Paired braces { } indicate that the material so spanned is present in The Broad Ax version, but is not found within the text in the Aptheker anthology. Example: {a} in sentence 36.
Paired square brackets [ ] indicate that the word(s) and/or punctuation enclosed by the brackets are *not present* in The Broad Ax version, but are found in the Aptheker anthology's version. Examples: un[-]democratic in sentence 20 ("undemocratic" in Broad Ax); [,] in sentences 27 and 63; and a complete sentence, [We want the Constitution of the country enforced.], as sentence 30.
Exceptions to the previous note include sentence numbers that are contained within square brackets, and, if applicable, the [sic] — an academic convention indicating that the previous word or phrase is conveyed as it was in the original. Such exceptions were added by me and were not present in the primary sources.
Paired square brackets with an equals sign [= ] indicate that the material so enclosed is a variant found in the Aptheker anthology, but is not present in The Broad Ax text. Examples: Black [=black] in sentences 26 and 62; Color [=color] in sentence 32; and Slave [=Slav] in sentence 68.

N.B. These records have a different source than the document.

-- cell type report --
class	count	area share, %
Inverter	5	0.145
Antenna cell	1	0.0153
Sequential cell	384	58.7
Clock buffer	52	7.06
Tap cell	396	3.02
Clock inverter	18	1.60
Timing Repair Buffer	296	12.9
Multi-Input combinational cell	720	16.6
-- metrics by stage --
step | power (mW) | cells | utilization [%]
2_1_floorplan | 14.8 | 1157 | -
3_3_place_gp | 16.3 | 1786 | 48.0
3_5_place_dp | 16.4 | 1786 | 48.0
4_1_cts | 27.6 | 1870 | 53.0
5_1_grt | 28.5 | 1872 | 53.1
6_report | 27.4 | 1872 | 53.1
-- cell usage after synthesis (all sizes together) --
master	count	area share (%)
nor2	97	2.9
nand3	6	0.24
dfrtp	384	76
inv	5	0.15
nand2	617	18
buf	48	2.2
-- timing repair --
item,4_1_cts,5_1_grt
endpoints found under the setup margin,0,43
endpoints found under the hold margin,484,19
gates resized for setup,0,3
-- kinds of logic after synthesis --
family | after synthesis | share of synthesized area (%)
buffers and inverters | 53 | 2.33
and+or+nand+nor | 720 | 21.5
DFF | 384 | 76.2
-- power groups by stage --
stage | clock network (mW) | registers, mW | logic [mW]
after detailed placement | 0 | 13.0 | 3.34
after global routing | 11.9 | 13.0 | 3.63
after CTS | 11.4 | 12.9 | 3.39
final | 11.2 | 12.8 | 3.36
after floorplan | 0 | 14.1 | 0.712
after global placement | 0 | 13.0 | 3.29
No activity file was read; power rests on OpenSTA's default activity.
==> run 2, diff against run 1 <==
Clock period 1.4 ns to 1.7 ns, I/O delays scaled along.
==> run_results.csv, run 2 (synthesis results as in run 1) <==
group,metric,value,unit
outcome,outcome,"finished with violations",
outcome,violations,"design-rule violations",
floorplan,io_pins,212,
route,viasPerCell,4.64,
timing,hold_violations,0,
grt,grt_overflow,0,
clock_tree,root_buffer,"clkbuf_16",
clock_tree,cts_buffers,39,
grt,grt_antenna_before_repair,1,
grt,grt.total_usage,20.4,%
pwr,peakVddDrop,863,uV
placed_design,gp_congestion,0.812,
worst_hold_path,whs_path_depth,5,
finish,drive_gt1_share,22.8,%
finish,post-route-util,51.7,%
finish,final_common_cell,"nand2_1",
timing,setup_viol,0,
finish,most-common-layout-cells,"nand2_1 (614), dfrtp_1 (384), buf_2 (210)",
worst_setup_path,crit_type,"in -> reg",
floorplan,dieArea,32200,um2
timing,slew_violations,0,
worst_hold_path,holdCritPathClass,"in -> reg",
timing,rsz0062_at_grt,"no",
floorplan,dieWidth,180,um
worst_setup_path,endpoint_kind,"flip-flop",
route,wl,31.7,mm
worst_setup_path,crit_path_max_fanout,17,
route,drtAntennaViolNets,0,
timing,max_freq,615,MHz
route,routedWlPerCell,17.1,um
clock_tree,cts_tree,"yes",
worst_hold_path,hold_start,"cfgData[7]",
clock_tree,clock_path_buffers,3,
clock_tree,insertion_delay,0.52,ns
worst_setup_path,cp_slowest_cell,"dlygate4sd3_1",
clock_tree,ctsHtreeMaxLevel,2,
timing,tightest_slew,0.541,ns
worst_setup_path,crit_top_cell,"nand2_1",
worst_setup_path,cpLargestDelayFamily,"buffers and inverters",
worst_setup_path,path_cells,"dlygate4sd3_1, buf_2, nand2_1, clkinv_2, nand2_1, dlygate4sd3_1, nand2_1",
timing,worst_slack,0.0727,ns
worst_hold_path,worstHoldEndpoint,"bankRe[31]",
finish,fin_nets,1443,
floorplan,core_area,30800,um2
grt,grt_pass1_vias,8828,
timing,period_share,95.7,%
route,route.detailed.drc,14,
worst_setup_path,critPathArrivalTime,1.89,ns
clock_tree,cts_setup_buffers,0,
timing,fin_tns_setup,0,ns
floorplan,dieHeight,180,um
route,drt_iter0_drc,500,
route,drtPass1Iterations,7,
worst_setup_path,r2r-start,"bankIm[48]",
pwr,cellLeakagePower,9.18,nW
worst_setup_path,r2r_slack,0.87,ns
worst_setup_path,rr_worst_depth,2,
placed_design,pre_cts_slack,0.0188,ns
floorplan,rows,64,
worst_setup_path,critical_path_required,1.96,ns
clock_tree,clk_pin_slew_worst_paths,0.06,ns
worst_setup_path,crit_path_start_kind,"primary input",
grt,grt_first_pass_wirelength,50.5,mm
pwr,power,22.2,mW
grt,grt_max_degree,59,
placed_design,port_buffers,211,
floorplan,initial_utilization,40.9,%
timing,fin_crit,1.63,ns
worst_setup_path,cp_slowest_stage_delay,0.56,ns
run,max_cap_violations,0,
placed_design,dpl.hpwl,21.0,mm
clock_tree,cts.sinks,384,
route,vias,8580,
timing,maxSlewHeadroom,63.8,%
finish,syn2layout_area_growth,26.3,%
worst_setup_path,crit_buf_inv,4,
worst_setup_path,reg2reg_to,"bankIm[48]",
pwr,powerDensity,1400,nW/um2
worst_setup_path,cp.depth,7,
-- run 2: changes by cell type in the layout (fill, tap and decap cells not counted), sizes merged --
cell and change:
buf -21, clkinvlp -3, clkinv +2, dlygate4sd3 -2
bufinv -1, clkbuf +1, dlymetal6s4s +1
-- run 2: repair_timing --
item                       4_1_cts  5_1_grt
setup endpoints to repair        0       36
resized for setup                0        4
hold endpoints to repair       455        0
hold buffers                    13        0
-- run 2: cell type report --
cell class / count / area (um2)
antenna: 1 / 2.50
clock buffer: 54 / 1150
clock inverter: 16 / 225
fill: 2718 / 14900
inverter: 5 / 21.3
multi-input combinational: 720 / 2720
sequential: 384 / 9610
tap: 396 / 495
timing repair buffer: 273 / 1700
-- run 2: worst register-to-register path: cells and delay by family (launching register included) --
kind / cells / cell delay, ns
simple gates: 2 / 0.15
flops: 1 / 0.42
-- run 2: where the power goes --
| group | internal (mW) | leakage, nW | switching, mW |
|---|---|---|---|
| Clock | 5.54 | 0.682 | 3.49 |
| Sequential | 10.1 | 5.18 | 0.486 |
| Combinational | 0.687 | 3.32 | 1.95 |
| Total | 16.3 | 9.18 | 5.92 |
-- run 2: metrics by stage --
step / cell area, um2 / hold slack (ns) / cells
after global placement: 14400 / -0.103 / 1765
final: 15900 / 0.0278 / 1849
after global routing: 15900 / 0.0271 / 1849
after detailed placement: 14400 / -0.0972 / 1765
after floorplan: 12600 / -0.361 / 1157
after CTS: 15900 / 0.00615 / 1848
`config.mk`:
```
export PLATFORM = sky130hd
export DESIGN_NAME = issue_stage_flat
export DESIGN_NICKNAME = d
export VERILOG_FILES = /design/src/isa_pkg.sv /design/src/pipe_pkg.sv /design/src/issue_lane_if.sv /design/src/issue_stage.sv /design/src/flat_wrapper.sv
export VERILOG_INCLUDE_DIRS = /design/src
export SDC_FILE = /design/constraint.sdc
export NUM_CORES = 1
export LEC_CHECK = 0
export BUFFER_PORTS_ARGS = -buffer_cell sky130_fd_sc_hd__buf_2
export CORE_AREA = 2 2 186 188
export CTS_BUF_LIST = sky130_fd_sc_hd__clkbuf_8 sky130_fd_sc_hd__clkbuf_16
export CTS_CLUSTER_SIZE = 20
export DETAILED_ROUTE_END_ITERATION = 6
export DIE_AREA = 0 0 188 190
export PLACE_DENSITY = 0.57
export SLEW_MARGIN = 20
export SYNTH_ARGS = -nofsm -noshare
export SYNTH_HDL_FRONTEND = slang
export SYNTH_SLANG_ARGS = --single-unit
```
`constraint.sdc`:
```
create_clock -name clock -period 6.1 [get_ports clock]
set_clock_uncertainty 0.15 [all_clocks]
set_input_delay 0.61 -clock clock [delete_from_list [all_inputs] [get_ports clock]]
set_output_delay 0.61 -clock clock [all_outputs]
set_load 0.005 [all_outputs]
```
`src/core_cfg.svh`:
```
`ifndef CORE_CFG_SVH
`define CORE_CFG_SVH

// Datapath width of the integer lanes.
`define XLEN 32

// Architectural register count, x0 included.
`define NUM_REGS 32

`define PAIR_QUEUE_DEPTH 4  // Also the fetch side's starting credit count.

`define OUT_CREDITS 4       // Result credits held by the sender after reset.

`endif

```
`src/isa_pkg.sv`:
```
`default_nettype none

`include "core_cfg.svh"

package isa_pkg;

  typedef logic [4:0] reg_addr_t;

  // Major opcodes of the supported integer subset.
  localparam logic [6:0] OPC_REG = 7'b0110011;
  localparam logic [6:0] OPC_IMM = 7'b0010011;

  localparam logic [2:0] F3_ADD = 3'b000;  // ADD, SUB and ADDI.
  localparam logic [2:0] F3_XOR = 3'b100;
  localparam logic [2:0] F3_OR  = 3'b110;
  localparam logic [2:0] F3_AND = 3'b111;

  localparam logic [6:0] F7_BASE = 7'b0000000;
  localparam logic [6:0] F7_SUB  = 7'b0100000;  // Selects SUB over ADD.

  typedef struct packed {
    logic [6:0] funct7;
    reg_addr_t  rs2;
    reg_addr_t  rs1;
    logic [2:0] funct3;
    reg_addr_t  rd;
    logic [6:0] opcode;
  } r_fields_t;

  typedef struct packed {
    logic [11:0] imm;
    reg_addr_t   rs1;
    logic [2:0]  funct3;
    reg_addr_t   rd;
    logic [6:0]  opcode;
  } i_fields_t;

  // One instruction word, seen as register or immediate format.
  typedef union packed {
    r_fields_t r;
    i_fields_t i;
  } instr_word_t;

  typedef enum logic [2:0] {
    ALU_ADD,
    ALU_SUB,
    ALU_AND,
    ALU_OR,
    ALU_XOR
  } alu_op_t;

  typedef struct packed {
    alu_op_t          alu_op;
    reg_addr_t        rd;
    reg_addr_t        rs1;
    reg_addr_t        rs2;
    logic             use_rs2;  // Low for the immediate forms.
    logic [`XLEN-1:0] imm;
  } decoded_t;

endpackage

`default_nettype wire

```
`src/pipe_pkg.sv`:
```
`default_nettype none

`include "core_cfg.svh"

package pipe_pkg;

  // One issued instruction with its operands already resolved.
  typedef struct packed {
    logic               valid;
    isa_pkg::alu_op_t   alu_op;
    isa_pkg::reg_addr_t rd;
    logic [`XLEN-1:0]   operand_a;
    logic [`XLEN-1:0]   operand_b;
  } lane_t;

  // A retired instruction as written back and reported.
  typedef struct packed {
    logic               valid;
    isa_pkg::reg_addr_t rd;
    logic [`XLEN-1:0]   data;
  } result_t;

endpackage

`default_nettype wire

```
`src/issue_lane_if.sv`:
```
`default_nettype none

// The two lanes leaving the issue stage.
interface issue_lane_if;

  pipe_pkg::lane_t lane0;  // Older instruction when both lanes are valid.
  pipe_pkg::lane_t lane1;

  modport issue (
    output lane0,
    output lane1
  );

  modport exec (
    input lane0,
    input lane1
  );

endinterface

`default_nettype wire

```
`src/issue_stage.sv`:
```
`default_nettype none

`include "core_cfg.svh"

module issue_stage (
  input  logic                          clock,
  input  logic                          reset,
  input  logic                          head_valid,
  input  isa_pkg::instr_word_t          head_instr0,
  input  isa_pkg::instr_word_t          head_instr1,
  output logic                          pop,
  input  logic                          credit_avail,
  output isa_pkg::reg_addr_t [3:0]      rd_addr,
  input  logic [3:0][`XLEN-1:0]         rd_data,
  input  pipe_pkg::result_t             wb0,
  input  pipe_pkg::result_t             wb1,
  issue_lane_if.issue                   lanes
);

  // ==========================================================================
  // Decode
  // ==========================================================================

  function automatic isa_pkg::decoded_t decode(isa_pkg::instr_word_t w);
    isa_pkg::decoded_t d;
    d.use_rs2 = (w.r.opcode == isa_pkg::OPC_REG);
    d.rd      = w.r.rd;
    d.rs1     = w.r.rs1;
    d.rs2     = d.use_rs2 ? w.r.rs2 : '0;
    d.imm     = {{(`XLEN - 12){w.i.imm[11]}}, w.i.imm};
    case (w.r.funct3)
      isa_pkg::F3_ADD: begin
        d.alu_op = (d.use_rs2 && w.r.funct7 == isa_pkg::F7_SUB) ? isa_pkg::ALU_SUB
                                                                : isa_pkg::ALU_ADD;
      end
      isa_pkg::F3_XOR: d.alu_op = isa_pkg::ALU_XOR;
      isa_pkg::F3_OR:  d.alu_op = isa_pkg::ALU_OR;
      default:         d.alu_op = isa_pkg::ALU_AND;
    endcase
    return d;
  endfunction

  function automatic logic reads_reg(isa_pkg::decoded_t d, isa_pkg::reg_addr_t r);
    return (r != '0) && (d.rs1 == r || (d.use_rs2 && d.rs2 == r));
  endfunction

  // Youngest write-back wins.
  function automatic logic [`XLEN-1:0] forward(isa_pkg::reg_addr_t addr,
                                               logic [`XLEN-1:0] rf_value,
                                               pipe_pkg::result_t w0,
                                               pipe_pkg::result_t w1);
    logic [`XLEN-1:0] value;
    value = rf_value;
    if (w0.valid && w0.rd == addr && addr != '0)
      value = w0.data;
    if (w1.valid && w1.rd == addr && addr != '0)
      value = w1.data;
    return value;
  endfunction

  function automatic pipe_pkg::lane_t build_lane(isa_pkg::decoded_t d,
                                                 logic [`XLEN-1:0] a_value,
                                                 logic [`XLEN-1:0] b_value);
    pipe_pkg::lane_t l;
    l.valid     = 1'b0;
    l.alu_op    = d.alu_op;
    l.rd        = d.rd;
    l.operand_a = a_value;
    l.operand_b = d.use_rs2 ? b_value : d.imm;
    return l;
  endfunction

  isa_pkg::decoded_t dec0, dec1, slot_a;
  pipe_pkg::lane_t   lane0_q, lane1_q, lane0_d, lane1_d;
  logic              half_done;  // Slot 0 of the head pair already went out.
  logic              conflict, raw_hold, go;

  assign dec0   = decode(head_instr0);
  assign dec1   = decode(head_instr1);
  assign slot_a = half_done ? dec1 : dec0;

  // ==========================================================================
  // Hazards
  // ==========================================================================

  function automatic logic in_flight(isa_pkg::decoded_t d, pipe_pkg::lane_t l0,
                                     pipe_pkg::lane_t l1);
    return (l0.valid && reads_reg(d, l0.rd)) || (l1.valid && reads_reg(d, l1.rd));
  endfunction

  assign conflict = (dec0.rd != '0) && (reads_reg(dec1, dec0.rd) || dec1.rd == dec0.rd);

  // A source still in the lanes has no value yet. Wait one cycle and take it from wb.
  assign raw_hold = half_done ? in_flight(dec1, lane0_q, lane1_q)
                              : (in_flight(dec0, lane0_q, lane1_q) ||
                                 (!conflict && in_flight(dec1, lane0_q, lane1_q)));

  assign go  = head_valid && credit_avail && !raw_hold;
  assign pop = go && (half_done || !conflict);

  // ==========================================================================
  // Operands and lane registers
  // ==========================================================================

  assign rd_addr[0] = slot_a.rs1;
  assign rd_addr[1] = slot_a.rs2;
  assign rd_addr[2] = dec1.rs1;
  assign rd_addr[3] = dec1.rs2;

  always_comb begin
    lane0_d = build_lane(slot_a, forward(rd_addr[0], rd_data[0], wb0, wb1),
                         forward(rd_addr[1], rd_data[1], wb0, wb1));
    lane1_d = build_lane(dec1, forward(rd_addr[2], rd_data[2], wb0, wb1),
                         forward(rd_addr[3], rd_data[3], wb0, wb1));
    lane0_d.valid = go;
    lane1_d.valid = go && !half_done && !conflict;
  end

  always_ff @(posedge clock) begin
    if (reset == 1'b0) begin
      half_done     <= 1'b0;
      lane0_q.valid <= 1'b0;
      lane1_q.valid <= 1'b0;
    end else begin
      if (go) begin
        half_done <= !half_done && conflict;
      end
      lane0_q <= lane0_d;
      lane1_q <= lane1_d;
    end
  end

  assign lanes.lane0 = lane0_q;
  assign lanes.lane1 = lane1_q;

endmodule

`default_nettype wire

```
`src/flat_wrapper.sv`:
```
// flat-port wrapper written by rule: the top's interface ports become plain ports
module issue_stage_flat 
  (clock, reset, head_valid, head_instr0, head_instr1, pop, credit_avail, rd_addr, rd_data, wb0, wb1, lanes_lane0, lanes_lane1);
  issue_lane_if lanes_i ();
  input  logic clock;
  input  logic reset;
  input  logic head_valid;
  input  isa_pkg::instr_word_t head_instr0;
  input  isa_pkg::instr_word_t head_instr1;
  output logic pop;
  input  logic credit_avail;
  output isa_pkg::reg_addr_t [3:0] rd_addr;
  input  logic [3:0][`XLEN-1:0] rd_data;
  input  pipe_pkg::result_t wb0;
  input  pipe_pkg::result_t wb1;
  output wire logic [$bits(lanes_i.lane0)-1:0] lanes_lane0;
  output wire logic [$bits(lanes_i.lane1)-1:0] lanes_lane1;
  assign lanes_lane0 = lanes_i.lane0;
  assign lanes_lane1 = lanes_i.lane1;
  issue_stage u_core (.clock(clock), .reset(reset), .head_valid(head_valid), .head_instr0(head_instr0), .head_instr1(head_instr1), .pop(pop), .credit_avail(credit_avail), .rd_addr(rd_addr), .rd_data(rd_data), .wb0(wb0), .wb1(wb1), .lanes(lanes_i));
endmodule
```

New York Times Primary Source: A short news article describing the 1906 Niagara Movement meeting is viewable online at the New York Times archive. Note that the anonymously written article printed only a portion of the "Address to the Country" (ATTC). When compared with The Broad Ax and Aptheker anthology versions, the NYT's version did not print the beginning or the end of the ATTC, and it combined paragraphs without identifying where in the "Address" this occurred. The anonymous author, however, did acknowledge such truncation by writing: "An address to the country was read, which in part was as follows:" (the "address to the country" was not capitalized within the text of the original NYT article).
The NYT article, with some of its title in all capital letters, "NEGROES WANT EQUAL RIGHTS; The Niagara Movement Issues an Address to the Country" (New York Times, 20 August 1906), is available via a preview page; and is viewable online in PDF format.